Called PAMAP (for Predictive Analytical Modeling Application for Plants), this innovative digital farming tool has been in an extensive research and development process for the on-farm testing of live hemp plants' THC levels, among other cannabinoids, to ensure plants remain below the federal legal THC limit (0.3%) for industrial hemp.
Mariposa Technology has been using the technique, known as Raman spectroscopy (RS), for rapid, in-field testing of industrial and pharmacological hemp for THC levels. Testing onsite at farms growing hemp crops provides farmers with affordable, accurate and immediate test results and offers the opportunity to supplement the work of testing labs.

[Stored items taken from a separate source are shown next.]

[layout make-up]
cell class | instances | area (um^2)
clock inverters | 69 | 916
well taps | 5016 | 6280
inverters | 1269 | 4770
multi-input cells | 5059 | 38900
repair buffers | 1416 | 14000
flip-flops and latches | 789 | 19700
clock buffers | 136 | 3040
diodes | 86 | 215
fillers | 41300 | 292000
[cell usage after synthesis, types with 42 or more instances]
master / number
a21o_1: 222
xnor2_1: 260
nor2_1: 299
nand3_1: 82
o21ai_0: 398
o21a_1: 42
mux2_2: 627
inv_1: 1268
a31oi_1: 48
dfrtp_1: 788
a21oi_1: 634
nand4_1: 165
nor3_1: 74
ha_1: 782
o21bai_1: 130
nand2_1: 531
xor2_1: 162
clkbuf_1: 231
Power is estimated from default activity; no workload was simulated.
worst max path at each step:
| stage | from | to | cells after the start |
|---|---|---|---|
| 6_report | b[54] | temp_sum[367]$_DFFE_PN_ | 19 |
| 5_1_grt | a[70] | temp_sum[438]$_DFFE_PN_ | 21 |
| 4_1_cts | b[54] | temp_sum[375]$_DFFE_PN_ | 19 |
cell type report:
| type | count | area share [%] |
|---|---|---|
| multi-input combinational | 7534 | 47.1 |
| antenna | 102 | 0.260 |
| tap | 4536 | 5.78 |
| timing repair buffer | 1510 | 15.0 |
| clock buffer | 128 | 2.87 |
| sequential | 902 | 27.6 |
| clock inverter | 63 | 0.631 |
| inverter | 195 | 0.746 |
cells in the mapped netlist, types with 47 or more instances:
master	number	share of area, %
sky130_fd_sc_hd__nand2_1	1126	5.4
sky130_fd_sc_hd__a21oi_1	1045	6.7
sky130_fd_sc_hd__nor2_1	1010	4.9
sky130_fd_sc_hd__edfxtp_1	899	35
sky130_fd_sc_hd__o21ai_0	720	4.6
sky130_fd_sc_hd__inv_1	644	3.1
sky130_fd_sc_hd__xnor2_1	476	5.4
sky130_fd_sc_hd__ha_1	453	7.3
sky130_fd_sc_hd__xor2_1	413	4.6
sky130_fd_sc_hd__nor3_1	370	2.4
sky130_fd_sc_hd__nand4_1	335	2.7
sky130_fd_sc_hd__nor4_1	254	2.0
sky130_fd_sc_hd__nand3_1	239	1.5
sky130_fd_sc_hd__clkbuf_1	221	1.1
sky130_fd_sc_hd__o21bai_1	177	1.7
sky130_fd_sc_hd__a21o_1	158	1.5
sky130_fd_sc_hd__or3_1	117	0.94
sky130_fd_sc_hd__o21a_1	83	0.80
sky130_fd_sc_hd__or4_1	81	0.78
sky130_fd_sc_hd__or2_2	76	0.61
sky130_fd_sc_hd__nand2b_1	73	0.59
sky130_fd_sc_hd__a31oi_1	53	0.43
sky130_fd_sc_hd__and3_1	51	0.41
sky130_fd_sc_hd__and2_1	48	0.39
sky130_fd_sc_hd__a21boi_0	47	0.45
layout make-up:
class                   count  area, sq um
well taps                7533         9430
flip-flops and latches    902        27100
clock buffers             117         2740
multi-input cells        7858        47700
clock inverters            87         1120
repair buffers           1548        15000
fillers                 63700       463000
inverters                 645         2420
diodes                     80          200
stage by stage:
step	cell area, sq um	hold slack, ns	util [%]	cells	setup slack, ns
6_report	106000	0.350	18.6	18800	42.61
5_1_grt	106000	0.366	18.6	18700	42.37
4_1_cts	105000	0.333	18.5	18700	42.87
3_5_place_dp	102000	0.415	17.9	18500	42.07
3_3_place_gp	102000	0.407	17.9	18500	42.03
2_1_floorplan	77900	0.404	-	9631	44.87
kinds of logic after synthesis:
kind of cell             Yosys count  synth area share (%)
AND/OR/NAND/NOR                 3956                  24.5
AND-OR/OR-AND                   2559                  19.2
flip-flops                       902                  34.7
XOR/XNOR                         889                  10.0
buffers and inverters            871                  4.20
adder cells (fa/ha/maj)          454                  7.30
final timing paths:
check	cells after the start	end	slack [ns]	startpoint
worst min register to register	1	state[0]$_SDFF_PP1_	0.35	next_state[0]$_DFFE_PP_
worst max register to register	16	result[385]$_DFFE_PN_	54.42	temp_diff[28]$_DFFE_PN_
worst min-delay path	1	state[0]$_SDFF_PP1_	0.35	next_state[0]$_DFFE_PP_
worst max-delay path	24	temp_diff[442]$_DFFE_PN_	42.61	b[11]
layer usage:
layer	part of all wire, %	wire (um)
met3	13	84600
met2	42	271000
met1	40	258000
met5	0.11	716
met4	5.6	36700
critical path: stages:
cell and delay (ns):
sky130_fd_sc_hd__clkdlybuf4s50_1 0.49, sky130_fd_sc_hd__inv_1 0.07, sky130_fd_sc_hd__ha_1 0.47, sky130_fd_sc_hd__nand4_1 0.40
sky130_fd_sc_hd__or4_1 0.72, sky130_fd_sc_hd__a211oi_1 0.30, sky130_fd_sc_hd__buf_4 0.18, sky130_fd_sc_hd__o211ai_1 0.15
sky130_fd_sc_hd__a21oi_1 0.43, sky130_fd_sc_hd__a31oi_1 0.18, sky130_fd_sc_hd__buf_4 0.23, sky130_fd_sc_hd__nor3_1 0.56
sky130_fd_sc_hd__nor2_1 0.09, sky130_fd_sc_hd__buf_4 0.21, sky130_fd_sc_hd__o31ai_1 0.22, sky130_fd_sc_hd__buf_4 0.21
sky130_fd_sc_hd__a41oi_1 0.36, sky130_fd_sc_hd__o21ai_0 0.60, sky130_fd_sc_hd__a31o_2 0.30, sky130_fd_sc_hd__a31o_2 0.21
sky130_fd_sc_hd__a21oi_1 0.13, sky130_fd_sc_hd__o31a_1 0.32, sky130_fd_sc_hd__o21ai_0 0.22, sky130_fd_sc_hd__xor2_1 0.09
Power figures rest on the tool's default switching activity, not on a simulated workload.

Critical risk management for plant sex and THC
Identifying plant sex is critical for hemp growers, as one male or hermaphrodite hemp plant can pollinate an entire farm of female plants and negatively impact the production of cannabinoids. Only female cannabis plants can produce buds (flowers). While male plants can be identified visually around 6-8 weeks of growth, doing so is labor intensive and threatens the investment to date in the crop.
"This discovery will change the game for hemp growers everywhere," said Mickal Adler, co-founder and chief executive officer at Mariposa Technology. "In the past, growers had to be carefully trained to identify the sex of a plant. This can cause problems if a plant is misidentified and is time-consuming. This new technique takes all the guesswork out, allowing farmers to know what they have planted, saving them both time and money." He noted that PAMAP also enables hemp growers to swiftly test THC levels of live plants on the farm, positioning them to harvest before THC levels are considered "hot" and over federal limits.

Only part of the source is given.